I hope your husband likes it too! We bought our place 4 years ago, but I would ? to have the farm behind us!  It's an operational horse farm, and really pretty. I love the main house <also has 2 employee houses!>, stallion barn, broodmare barn. Every time I go back to the back of the property I gaze over there and sigh....I wish I had a million dollars laying around somewhere!
http://hotpads.com/real-estate/3808-Old ... PerQuad=24


----------



## milk and honey (Oct 31, 2010)

I'm glad to hear that there are others "coveting" property... besides me... I think I may be in for dissappointment, but I can still dream...


----------



## mommaB (Oct 1, 2009)

Aaawwwweee. I hope you are able to convince the powers that be! Good luck!


----------



## Mandara Farm (Sep 12, 2010)

Hi RPC, Yeah, Boulder County is seriously expensive. The farm I mentioned is a really good price for this area. Within Boulder 'city' limits, an acre goes for upwards of 1 million without anything built on it.

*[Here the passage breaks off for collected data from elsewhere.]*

--- src/fast_event_counter_defs.vh ---
// Constants shared by the fast event counter design files.
`ifndef FAST_EVENT_COUNTER_DEFS_VH
`define FAST_EVENT_COUNTER_DEFS_VH

// ----------------------------------------------------------------------------
// Clock and timing
// ----------------------------------------------------------------------------
`define CLK_PERIOD_NS 32'd40
`define CLK_HZ 32'd25000000
`define FILTER_DEFAULT_US 32'd6400
`define FILTER_DEFAULT_CYC (`FILTER_DEFAULT_US * 32'd1000 / `CLK_PERIOD_NS)
`define PERIOD_10MS_MS 32'd10
`define PERIOD_100MS_MS 32'd100
`define PERIOD_1000MS_MS 32'd1000
`define MS_TO_CYC(ms) ((ms) * (`CLK_HZ / 32'd1000))
`define SCALE_10MS 32'd100
`define SCALE_100MS 32'd10
`define SCALE_1000MS 32'd1

// ----------------------------------------------------------------------------
// Counter types and period selection codes
// ----------------------------------------------------------------------------
`define TYPE_SINGLE_INT 2'h0
`define TYPE_SINGLE_EXT 2'h1
`define TYPE_TWO_CLOCK 2'h2
`define TYPE_QUADRATURE 2'h3
`define SEL_10MS 2'h0
`define SEL_100MS 2'h1
`define SEL_1000MS 2'h2

// ----------------------------------------------------------------------------
// Function selection codes
// ----------------------------------------------------------------------------
`define FUNC_COUNT 2'h0
`define FUNC_FREQ 2'h1
`define FUNC_PERIOD 2'h2

// ----------------------------------------------------------------------------
// Elapsed time limits
// ----------------------------------------------------------------------------
`define SPAN_MAX 32'hfffffff0
`define SPAN_OVERFLOW 32'hffffffff
`define ZERO32 32'h00000000

`endif

--- src/input_filter.v ---
// Digital input filter for one counter input with a settable settle time.
`timescale 1ns/1ps
`default_nettype none
`include "fast_event_counter_defs.vh"

module input_filter (
    input wire mclk,
    input wire resetn,
    input wire raw_in,
    input wire [31:0] settle_cycles,
    output reg clean
);

// ----------------------------------------------------------------------------
// Settle counter
// ----------------------------------------------------------------------------
reg [31:0] stable_count;

// The output follows the input only after it has held a new level long enough.
always @(posedge mclk or negedge resetn) begin
    if (!resetn) begin
        stable_count <= `ZERO32;
        clean <= 1'b0;
    end else if (raw_in == clean) begin
        stable_count <= `ZERO32;
    end else if (stable_count + 32'd1 >= settle_cycles) begin
        clean <= raw_in;
        stable_count <= `ZERO32;
    end else begin
        stable_count <= stable_count + 32'd1;
    end
end

endmodule // input_filter
`default_nettype wire

--- src/fast_event_counter.v ---
// Fast event counter with count, frequency and period measurement functions.
`timescale 1ns/1ps
`default_nettype none
`include "fast_event_counter_defs.vh"

module fast_event_counter (
    input wire mclk,
    input wire resetn,
    input wire input_a,
    input wire input_b,
    input wire reset_input,
    input wire [1:0] counter_type,
    input wire [1:0] function_select,
    input wire reset_enable,
    input wire initial_up,
    input wire [31:0] filter_cycles,
    input wire counter_control_request,
    input wire load_direction,
    input wire load_count,
    input wire load_preset,
    input wire load_period,
    input wire next_direction_up,
    input wire [31:0] next_count_value,
    input wire [31:0] next_preset_value,
    input wire [1:0] next_period_select,
    output reg [31:0] count_value,
    output reg [31:0] preset_value,
    output reg direction_up,
    output reg [1:0] period_select,
    output reg count_below_preset,
    output reg event_equal,
    output reg event_reset,
    output reg event_direction,
    output reg [31:0] frequency_hz,
    output reg frequency_valid,
    output reg [31:0] span_time_ns,
    output reg [31:0] interval_event_total,
    output reg period_valid
);

// ----------------------------------------------------------------------------
// Input filters
// ----------------------------------------------------------------------------
wire a_clean;
wire b_clean;
wire r_clean;

// Each counter input passes its own filter; settle time comes from filter_cycles.
input_filter filter_a (
    .mclk(mclk),
    .resetn(resetn),
    .raw_in(input_a),
    .settle_cycles(filter_cycles),
    .clean(a_clean)
);

input_filter filter_b (
    .mclk(mclk),
    .resetn(resetn),
    .raw_in(input_b),
    .settle_cycles(filter_cycles),
    .clean(b_clean)
);

input_filter filter_r (
    .mclk(mclk),
    .resetn(resetn),
    .raw_in(reset_input),
    .settle_cycles(filter_cycles),
    .clean(r_clean)
);

// ----------------------------------------------------------------------------
// Edge detection
// ----------------------------------------------------------------------------
reg a_prev;
reg b_prev;
reg r_prev;

// Previous filtered levels give the edges of each input.
always @(posedge mclk or negedge resetn) begin
    if (!resetn) begin
        a_prev <= 1'b0;
        b_prev <= 1'b0;
        r_prev <= 1'b0;
    end else begin
        a_prev <= a_clean;
        b_prev <= b_clean;
        r_prev <= r_clean;
    end
end

wire a_rise = a_clean & ~a_prev;
wire b_rise = b_clean & ~b_prev;
wire a_edge = a_clean ^ a_prev;
wire b_edge = b_clean ^ b_prev;

// ----------------------------------------------------------------------------
// Step decode per counter type
// ----------------------------------------------------------------------------
reg step;
reg step_up;

// A quadrature step is an edge on one phase alone; direction follows which phase leads.
always @* begin
    case (counter_type)
        `TYPE_SINGLE_INT: begin
            step = a_rise;
            step_up = direction_up;
        end
        `TYPE_SINGLE_EXT: begin
            step = a_rise;
            step_up = b_clean;
        end
        `TYPE_TWO_CLOCK: begin
            step = a_rise ^ b_rise;
            step_up = a_rise;
        end
        default: begin
            step = a_edge ^ b_edge;
            step_up = a_edge ? (a_clean ^ b_clean) : ~(a_clean ^ b_clean);
        end
    endcase
end

// Reset input acts only when enabled and in counting function; held, it clears.
wire reset_active = reset_enable & r_clean & (function_select == `FUNC_COUNT);
wire reset_rise = reset_active & ~r_prev;

// ----------------------------------------------------------------------------
// Current count, preset and direction
// ----------------------------------------------------------------------------
reg [31:0] next_count;
reg last_step_up;
reg have_step;
reg start_loaded;

// Next count: reset, then control load, then counting steps.
always @* begin
    next_count = count_value;
    if (reset_active) begin
        next_count = `ZERO32;
    end else if (counter_control_request && load_count) begin
        next_count = next_count_value;
    end else if (step && function_select == `FUNC_COUNT) begin
        next_count = step_up ? count_value + 32'd1 : count_value - 32'd1;
    end
end

// Count register, control loads and the three counter events.
always @(posedge mclk or negedge resetn) begin
    if (!resetn) begin
        count_value <= `ZERO32;
        preset_value <= `ZERO32;
        direction_up <= 1'b1;
        period_select <= `SEL_10MS;
        event_equal <= 1'b0;
        event_reset <= 1'b0;
        event_direction <= 1'b0;
        last_step_up <= 1'b1;
        have_step <= 1'b0;
        start_loaded <= 1'b0;
        count_below_preset <= 1'b0;
    end else begin
        count_value <= next_count;
        count_below_preset <= (count_value < preset_value);
        start_loaded <= 1'b1;
        if (counter_control_request && load_preset) begin
            preset_value <= next_preset_value;
        end
        if (!start_loaded) begin
            direction_up <= initial_up;
        end
        if (counter_control_request && load_direction) begin
            direction_up <= next_direction_up;
        end
        if (counter_control_request && load_period) begin
            period_select <= next_period_select;
        end
        event_equal <= (next_count == (counter_control_request && load_preset ?
            next_preset_value : preset_value)) && (next_count != count_value);
        event_reset <= reset_rise;
        event_direction <= 1'b0;
        if (step && function_select == `FUNC_COUNT) begin
            have_step <= 1'b1;
            last_step_up <= step_up;
            event_direction <= have_step && (step_up != last_step_up);
        end
    end
end

// ----------------------------------------------------------------------------
// Measurement interval timer
// ----------------------------------------------------------------------------
reg [31:0] interval_cycles;
reg [31:0] freq_scale;
reg [31:0] interval_timer;

// Interval length and hertz scale for the selected period.
always @* begin
    case (period_select)
        `SEL_100MS: begin
            interval_cycles = `MS_TO_CYC(`PERIOD_100MS_MS);
            freq_scale = `SCALE_100MS;
        end
        `SEL_1000MS: begin
            interval_cycles = `MS_TO_CYC(`PERIOD_1000MS_MS);
            freq_scale = `SCALE_1000MS;
        end
        default: begin
            interval_cycles = `MS_TO_CYC(`PERIOD_10MS_MS);
            freq_scale = `SCALE_10MS;
        end
    endcase
end

wire interval_end = (interval_timer + 32'd1 >= interval_cycles);

// Free-running interval timer restarts at each interval end.
always @(posedge mclk or negedge resetn) begin
    if (!resetn) begin
        interval_timer <= `ZERO32;
    end else if (interval_end) begin
        interval_timer <= `ZERO32;
    end else begin
        interval_timer <= interval_timer + 32'd1;
    end
end

// ----------------------------------------------------------------------------
// Frequency and period measurement
// ----------------------------------------------------------------------------
reg [31:0] edge_total;
reg [31:0] first_stamp;
reg [31:0] last_stamp;
reg [31:0] time_ns;
reg time_wrapped;
reg any_event;

wire [31:0] time_next = time_ns + `CLK_PERIOD_NS;
wire [31:0] span_in = last_stamp - first_stamp;
wire [31:0] span_idle = time_ns - last_stamp;

// Saturate a span: overflow code or clamp out of the reserved band.
function [31:0] clamp_span;
    input [31:0] raw;
    input wrapped;
    begin
        clamp_span = wrapped ? `SPAN_OVERFLOW : ((raw > `SPAN_MAX) ? `SPAN_MAX : raw);
    end
endfunction

// Counts events per interval and publishes frequency or period records.
always @(posedge mclk or negedge resetn) begin
    if (!resetn) begin
        edge_total <= `ZERO32;
        first_stamp <= `ZERO32;
        last_stamp <= `ZERO32;
        time_ns <= `ZERO32;
        time_wrapped <= 1'b0;
        any_event <= 1'b0;
        frequency_hz <= `ZERO32;
        frequency_valid <= 1'b0;
        span_time_ns <= `ZERO32;
        interval_event_total <= `ZERO32;
        period_valid <= 1'b0;
    end else begin
        frequency_valid <= 1'b0;
        period_valid <= 1'b0;
        time_ns <= time_next[31:0];
        if (any_event && span_idle > `SPAN_MAX - `CLK_PERIOD_NS) begin
            time_wrapped <= 1'b1;
        end
        if (step) begin
            if (edge_total == `ZERO32) begin
                first_stamp <= time_ns;
            end
            last_stamp <= time_ns;
            any_event <= 1'b1;
        end
        if (interval_end) begin
            if (function_select == `FUNC_FREQ) begin
                frequency_hz <= edge_total * freq_scale;
                frequency_valid <= 1'b1;
            end
            if (function_select == `FUNC_PERIOD) begin
                interval_event_total <= edge_total;
                if (edge_total != `ZERO32) begin
                    span_time_ns <= clamp_span(span_in, 1'b0);
                end else if (any_event) begin
                    span_time_ns <= clamp_span(span_idle, time_wrapped);
                end else begin
                    span_time_ns <= `SPAN_OVERFLOW;
                end
                period_valid <= 1'b1;
            end
            edge_total <= step ? 32'd1 : `ZERO32;
            if (step) begin
                first_stamp <= time_ns;
            end
            if (edge_total != `ZERO32 || step) begin
                time_wrapped <= 1'b0;
            end
        end else if (step) begin
            edge_total <= edge_total + 32'd1;
        end
    end
end

endmodule // fast_event_counter
`default_nettype wire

And because Boulder is a no growth town, getting a permit to build anything is so hard you have to major bucks and a bulldog attourney just to get a permit. Pretty crazy. We live in the county, which is still impossible to get a permit to build (we weren't able to put a barn on our property so we've gotten several big sheds for goats/chickens, etc, and still we're supposed to pay for permits just for those (any agricultural outbuildings -- 200 SF limit, then you have to pay). On the plus side, Boulder is gorgeous and has lots of preserved open space for trails and hiking and stuff. They haven't given in to the pressure to keep buildingbuildingbuilding and spreading cement everywhere. A tough balance for sure. Thank goodness dreaming is free!


----------



## toth boer goats (Jul 20, 2008)

Yep... marking their territory, LOL :laugh: 

good luck ... :hug: ray:


----------



## Goat Song (May 4, 2011)

> I'm glad to hear that there are others "coveting" property... besides me... I think I may be in for dissappointment, but I can still dream...


Hehe, I like to look at real estate... I've got a few that I've been eyeing for a few years now. It never hurts to look, right? :wink:

Fingers crossed for you!


----------



## Bugs (Aug 22, 2012)

ssssoooooooooooooo ????????????????? there is no further discussion since 2011, what's the end of the story. I can tell you what my ending would be, but you can probably guess - - looked at property, dogs peed on property, husband not around ... Does my happily ever after match yours?


----------



## toth boer goats (Jul 20, 2008)

How are things? :hug:


----------